The commission said there are no confirmed cases of West Nile virus in Boston and the “risk of transmission remains low.” Mosquitoes transfer the virus to humans through bites.
Dr. Bisola Ojikutu, executive director of the Public Health Commission, said precautions should be taken to avoid being bitten.
“During this time of the year and into the fall, we encourage residents to protect themselves by using insect repellent and wearing long-sleeve clothing when outside at dusk and dawn for prolonged periods of time,” she said in a statement.
The public health agencies recommend the following strategies to reduce the risk of exposure to mosquitoes.
— Avoid spending extended periods of time outdoors from dusk to dawn, when mosquitoes are most active.

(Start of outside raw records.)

==> inputs of run a <==
==> flow/design.v <==
module video_sync_generator(reset,
                            vga_clk,
                            blank_n,
                            HS,
                            VS);
input reset;
input vga_clk;
output reg blank_n;
output reg HS;
output reg VS;
parameter hori_line  = 800;                           
parameter hori_back  = 144;
parameter hori_front = 16;
parameter vert_line  = 525;
parameter vert_back  = 34;
parameter vert_front = 11;
parameter H_sync_cycle = 96;
parameter V_sync_cycle = 2;
reg [10:0] h_cnt;
reg [9:0]  v_cnt;
wire cHD,cVD,cDEN,hori_valid,vert_valid;
always@(posedge vga_clk,posedge reset)
begin
  if (reset)
  begin
     h_cnt<=11'd0;
     v_cnt<=10'd0;
  end
    else
    begin
      if (h_cnt==hori_line-1)
      begin 
         h_cnt<=11'd0;
         if (v_cnt==vert_line-1)
            v_cnt<=10'd0;
         else
            v_cnt<=v_cnt+1;
      end
      else
         h_cnt<=h_cnt+1;
    end
end
assign cHD = (h_cnt<H_sync_cycle)?1'b0:1'b1;
assign cVD = (v_cnt<V_sync_cycle)?1'b0:1'b1;
assign hori_valid = (h_cnt<(hori_line-hori_front)&& h_cnt>=hori_back)?1'b1:1'b0;
assign vert_valid = (v_cnt<(vert_line-vert_front)&& v_cnt>=vert_back)?1'b1:1'b0;
assign cDEN = hori_valid && vert_valid;
always@(posedge vga_clk)
begin
  HS<=cHD;
  VS<=cVD;
  blank_n<=cDEN;
end
endmodule
module mem_saida_seq(
    input [18:0] endereco,
    output [23:0] data_out);
wire [9:0] px = endereco % 19'd640;
wire [8:0] py = endereco / 19'd640;
wire faixa = ((py / 9'd10) % 2'd2) == 1'b1;  
reg [2:0] pixel;
always @(*) begin
    if (px < 10'd120 || px >= 10'd520)
        pixel = 3'b011;                        
    else if (px < 10'd128 || px >= 10'd512)
        pixel = faixa ? 3'b100 : 3'b111;       
    else if (px == 10'd223 || px == 10'd319 || px == 10'd414)
        pixel = 3'b111;                        
    else
        pixel = 3'b000;                        
end
assign data_out[23:16] = {8{pixel[2]}};  
assign data_out[15:8]  = {8{pixel[1]}};  
assign data_out[7:0]   = {8{pixel[0]}};  
endmodule
module draw_dynamic_cars(
input clk,
    input [18:0] addr,         
    input [23:0] bgr_data_in,
    input [5:0] CAR_WIDTH,
    input [5:0] CAR_HEIGHT,
    input [10:0] SCREEN_WIDTH,
    input [9:0] SCREEN_HEIGHT,
    input [9:0] car_user_x,
    input [8:0] CAR_USER_Y,            
    input [9:0] car2_x,               
    input [9:0] car2_y,               
    input [9:0] car3_x,               
    input [9:0] car3_y,
    input SHOW_CARS,
    output reg [23:0] bgr_data_out           
);
    wire [9:0] pixel_x = addr % SCREEN_WIDTH;
    wire [8:0] pixel_y = addr / SCREEN_WIDTH;
    always @(posedge clk) begin
		if (SHOW_CARS) begin
        	if (pixel_x >= car_user_x && pixel_x < car_user_x + CAR_WIDTH &&
            	    pixel_y >= CAR_USER_Y && pixel_y < CAR_USER_Y + CAR_HEIGHT) begin
			if (pixel_y <= (CAR_USER_Y + 1) && ((pixel_x <= (car_user_x + 4) &&
			    pixel_x >= (car_user_x + 3)) || (pixel_x <= (car_user_x + 19) && pixel_x >= (car_user_x + 18))))
				bgr_data_out = 24'hFFFFFF;
			else if ((pixel_y <= CAR_USER_Y + 10) && (pixel_y >= CAR_USER_Y + 7) && 
				(pixel_x <= car_user_x + 17) && (pixel_x >= car_user_x + 5))
				bgr_data_out = 24'hFFFFFF;
			else if ((pixel_y <= CAR_USER_Y + 29) && (pixel_y >= CAR_USER_Y + 27) && 
				(pixel_x <= car_user_x + 16) && (pixel_x >= car_user_x + 6))
				bgr_data_out = 24'hFFFFFF;
			else if (pixel_x == car_user_x + 2 || pixel_x == car_user_x + 3 ||
				 pixel_x == car_user_x + 19 || pixel_x == car_user_x + 20) begin
				if ((pixel_x == car_user_x + 2 || pixel_x == car_user_x + 20) && ((pixel_y <= CAR_USER_Y + 23)&&
				(pixel_y >= CAR_USER_Y + 13)))
				bgr_data_out = 24'hFFFFFF;
				else if ((pixel_x == car_user_x + 3 || pixel_x == car_user_x + 19) && ((pixel_y <= CAR_USER_Y + 24)&&
				(pixel_y >= CAR_USER_Y + 12)))
				bgr_data_out = 24'hFFFFFF;
				else bgr_data_out = 24'h007BFF;
			end
			else if (((pixel_y <= CAR_USER_Y + 6) && (pixel_y >= CAR_USER_Y + 3)) || 
				((pixel_y <= CAR_USER_Y + 32) && (pixel_y >= CAR_USER_Y + 29))) begin
				if (pixel_x == car_user_x || pixel_x == (car_user_x + CAR_WIDTH - 1)) 
					bgr_data_out = 24'h555555;
				else bgr_data_out = 24'h007BFF;
			end
			else if (((pixel_y == CAR_USER_Y) || (pixel_y == (CAR_USER_Y + CAR_HEIGHT - 1))) &&
    			   ((pixel_x == car_user_x) || (pixel_x == (car_user_x + CAR_WIDTH - 1)))) begin
    				bgr_data_out = 24'h000000;
			end
			else bgr_data_out = 24'h007BFF;
        	end
		else if ((pixel_y == CAR_USER_Y + 8) && (pixel_x == (car_user_x - 1) || pixel_x == (car_user_x + CAR_WIDTH))) 
			bgr_data_out = 24'h007BFF;
        	else if (pixel_x >= car2_x && pixel_x < car2_x + CAR_WIDTH &&
                	pixel_y >= car2_y && pixel_y < car2_y + CAR_HEIGHT && car2_y > 0) begin
			begin
				if (pixel_y <= (car2_y + 1) && ((pixel_x <= (car2_x + 4) &&
			    	    pixel_x >= (car2_x + 3)) || (pixel_x <= (car2_x + 19) && pixel_x >= (car2_x + 18))))
					bgr_data_out = 24'hFFFFFF;
				else if ((pixel_y <= car2_y + 10) && (pixel_y >= car2_y + 7) && 
				        (pixel_x <= car2_x + 17) && (pixel_x >= car2_x + 5))
					bgr_data_out = 24'hFFFFFF;
				else if ((pixel_y <= car2_y + 29) && (pixel_y >= car2_y + 27) && 
				        (pixel_x <= car2_x + 16) && (pixel_x >= car2_x + 6))
					bgr_data_out = 24'hFFFFFF;
				else if (pixel_x == car2_x + 2 || pixel_x == car2_x + 3 ||
				 	pixel_x == car2_x + 19 || pixel_x == car2_x + 20) begin
					if ((pixel_x == car2_x + 2 || pixel_x == car2_x + 20) && ((pixel_y <= car2_y + 23)&&
				   	   (pixel_y >= car2_y + 13)))
						bgr_data_out = 24'hFFFFFF;
					else if ((pixel_x == car2_x + 3 || pixel_x == car2_x + 19) && ((pixel_y <= car2_y + 24)&&
				        	(pixel_y >= car2_y + 12)))
						bgr_data_out = 24'hFFFFFF;
					else bgr_data_out = 24'hFF4500;
				end
				else if (((pixel_y <= car2_y + 6) && (pixel_y >= car2_y + 3)) || 
					((pixel_y <= car2_y + 32) && (pixel_y >= car2_y + 29))) begin
					if (pixel_x == car2_x || pixel_x == (car2_x + CAR_WIDTH - 1)) 
						bgr_data_out = 24'h555555;
					else bgr_data_out = 24'hFF4500;
				end
				else if (((pixel_y == car2_y) || (pixel_y == (car2_y + CAR_HEIGHT - 1))) &&
    			   		((pixel_x == car2_x) || (pixel_x == (car2_x + CAR_WIDTH - 1)))) begin
    					bgr_data_out = 24'h000000;
				end
				else bgr_data_out = 24'hFF4500;
			end
        	end
		else if ((pixel_y == car2_y + 8) && (pixel_x == (car2_x - 1) || pixel_x == (car2_x + CAR_WIDTH))) 
			bgr_data_out = 24'hFF4500;
        	else if (pixel_x >= car3_x && pixel_x < car3_x + CAR_WIDTH &&
                	pixel_y >= car3_y && pixel_y < car3_y + CAR_HEIGHT) begin
			if (pixel_y <= (car3_y + 1) && ((pixel_x <= (car3_x + 4) &&
			   pixel_x >= (car3_x + 3)) || (pixel_x <= (car3_x + 19) && pixel_x >= (car3_x + 18))))
				bgr_data_out = 24'hFFFFFF;
			else if ((pixel_y <= car3_y + 10) && (pixel_y >= car3_y + 7) && 
				(pixel_x <= car3_x + 17) && (pixel_x >= car3_x + 5))
				bgr_data_out = 24'hFFFFFF;
			else if ((pixel_y <= car3_y + 29) && (pixel_y >= car3_y + 27) && 
				(pixel_x <= car3_x + 16) && (pixel_x >= car3_x + 6))
				bgr_data_out = 24'hFFFFFF;
			else if (pixel_x == car3_x + 2 || pixel_x == car3_x + 3 ||
				 pixel_x == car3_x + 19 || pixel_x == car3_x + 20) begin
				if ((pixel_x == car3_x + 2 || pixel_x == car3_x + 20) && ((pixel_y <= car3_y + 23)&&
				  (pixel_y >= car3_y + 13)))
					bgr_data_out = 24'hFFFFFF;
				else if ((pixel_x == car3_x + 3 || pixel_x == car3_x + 19) && ((pixel_y <= car3_y + 24)&&
				        (pixel_y >= car3_y + 12)))
					bgr_data_out = 24'hFFFFFF;
				else bgr_data_out = 24'hFF4500;
			end
			else if (((pixel_y <= car3_y + 6) && (pixel_y >= car3_y + 3)) || 
				((pixel_y <= car3_y + 32) && (pixel_y >= car3_y + 29))) begin
				if (pixel_x == car3_x || pixel_x == (car3_x + CAR_WIDTH - 1)) 
					bgr_data_out = 24'h555555;
				else bgr_data_out = 24'hFF4500;
			end
			else if (((pixel_y == car3_y) || (pixel_y == (car3_y + CAR_HEIGHT - 1))) &&
    			   	((pixel_x == car3_x) || (pixel_x == (car3_x + CAR_WIDTH - 1)))) begin
    				bgr_data_out = 24'h000000;
			end
			else bgr_data_out = 24'hFF4500;
        	end
		else if ((pixel_y == car3_y + 8) && (pixel_x == (car3_x - 1) || pixel_x == (car3_x + CAR_WIDTH))) 
			bgr_data_out = 24'hFF4500;
		else bgr_data_out = bgr_data_in;
		end
		else bgr_data_out = bgr_data_in;
    end
endmodule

— Wear long clothing and high socks to keep mosquitoes away from your skin.
— Use EPA-approved insect repellents like DEET, oil of lemon, eucalyptus, picaridin, or IR3535.
— Make sure window and door screens fit properly and don’t have any holes.

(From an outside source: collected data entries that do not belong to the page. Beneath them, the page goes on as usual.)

Setup of run 1:
Design fmad_fp32, start of the top module:
module fmad_fp32
  (
   input         clk,
   input         reset,
   input         req,
   input [31:0]  x,
   input [31:0]  y,
   input [31:0]  z,
   output [31:0] rslt,
   output [4:0]  flag
   );
   wire signed [31:0] acc0, acc1, acc2, acc3;
   wire signed [9:0]  exp0, exp1, exp2, exp3;
   fmad fmad
     (
      .clk(clk),
      .reset(reset),
      .req(req),
      .req_command(1),
      .x(x),
      .y(y),
      .z(z),
      .w(32'h0),
      .acc0(acc0), .acc1(acc1), .acc2(acc2), .acc3(acc3),
      .exp0(exp0), .exp1(exp1), .exp2(exp2), .exp3(exp3),
      .rslt(rslt),
      .flag(flag)
   );
endmodule
For scale: about 7700 cells after synthesis, ~340 flip-flops, about 140 I/O pins, ~52000 µm² of cells after synthesis.
==> flow/config.mk <==
export PLATFORM = sky130hd
export DESIGN_NAME = fmad_fp32
export DESIGN_NICKNAME = fmad_fp32
export VERILOG_FILES = /design/flow/design.v
export SDC_FILE = /design/flow/constraint.sdc
export NUM_CORES = 4
export LEC_CHECK = 0
export ABC_AREA = 1
export CAP_MARGIN = 0
export CORE_ASPECT_RATIO = 0.63
export CORE_MARGIN = 2
export CORE_UTILIZATION = 70
export CTS_CLUSTER_DIAMETER = 261
export CTS_CLUSTER_SIZE = 32
export MAX_ROUTING_LAYER = met4
export PLACE_DENSITY_LB_ADDON = 0.19
export SLEW_MARGIN = 30
==> flow/constraint.sdc <==
create_clock -name core_clock -period 12.0 [get_ports {clk}]
set_input_delay 2.4000 -clock core_clock [delete_from_list [all_inputs] [get_ports {clk}]]
set_output_delay 2.4000 -clock core_clock [all_outputs]
set_load 0.01 [all_outputs]
run.sh (not shown) runs the stock make flow with config.mk's settings and CLKGATE_MAP_FILE=.
Run 1 did not finish; the tool stopped in global routing with error GRT-0232.
Setup changes, run 1 to run 2
- a deleted MAX_ROUTING_LAYER that had been met4
- a change of CAP_MARGIN from 0 to 20
- a deleted PLACE_DENSITY_LB_ADDON that had been 0.19
- a deleted CORE_ASPECT_RATIO that had been 0.63
- a deleted ABC_AREA that had been 1
- a change of CORE_UTILIZATION from 70 to 40
- a deleted CTS_CLUSTER_DIAMETER that had been 261
- a change of SLEW_MARGIN from 30 to 20
- a deleted CTS_CLUSTER_SIZE that had been 32
- a change of the clock period (ns, I/O delays scaled along) from 12.0 to 16.8
--- outcome ---
Status for run 2 and run 1: clean finish in run 2 only
Run 1 failed in global routing with GRT-0232.
Per the comparison of run 2 with run 1, horizontal die dimension increased by 5.4% relative to the old numbers, placement row count +67%, per-instance average area after synthesis +about 20%, count of H-tree levels built during CTS climbed 1, die size increased by about 75% relative to the old numbers.
Detailed placement HPWL of run 2 falls short of that of run 1 by a few percent.
Area figure in the yosys stat output came out higher on run 2 than on run 1.
Boundary pin count: run 1 vs run 2 identical
Between run 2 and run 1, the cell count after synthesis is lower for run 2.
[inputs] run 3 vs run 2
- swapping 40 for 51 in CORE_UTILIZATION
### Flow results
Looking at the reports, run 3 completed the entire flow and the layout it produced met the timing, DRC and antenna checks. Final-layout fill cell count (run 2 / run 3): 1.3. met3 capacity usage during global routing on run 3 is up relative to run 2. Taking run 2 as the reference point, the post-route clock skew of run 3 falls by 0.012 ns. Full die area was lower in the run labelled run 3. Diff run 3..run 2 | post-route DRC violation count | unchanged.
## Diff of input files: run 4 against run 3
- an added CTS_CLUSTER_SIZE of 100
- an added TNS_END_PERCENT of 40
- a change of CORE_UTILIZATION from 51 to 72
- an added PLACE_DENSITY of 0.43
- a change of the clock period (ns, I/O delays scaled along) from 16.8 to 11.4
--- outcome ---
Going from run 3 to run 4, area fraction in mux cells essentially unchanged, total die area moved down, core region area lower.
Run 4 never completed, since it errored out during global routing.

— Regularly empty and clean bird baths, unused flowerpots, and other vessels containing standing water to prevent mosquitoes from breeding. Flip over unused kiddie pools and dispose of old tires, which are also known to attract mosquitoes for breeding.
— Regularly clean out gutters and remove any debris or blockages.
Most people who are infected with West Nile virus do not experience any signs or symptoms of illness, according to the Public Health Commission.
“In some cases, people will experience a headache, fever, nausea, vomiting, and body aches which can last for a few days or several weeks. In most cases, individuals with mild symptoms recover on their own,” the commission’s website says.
More information on West Nile Virus and other mosquito-borne illnesses is available on BPHC’s website.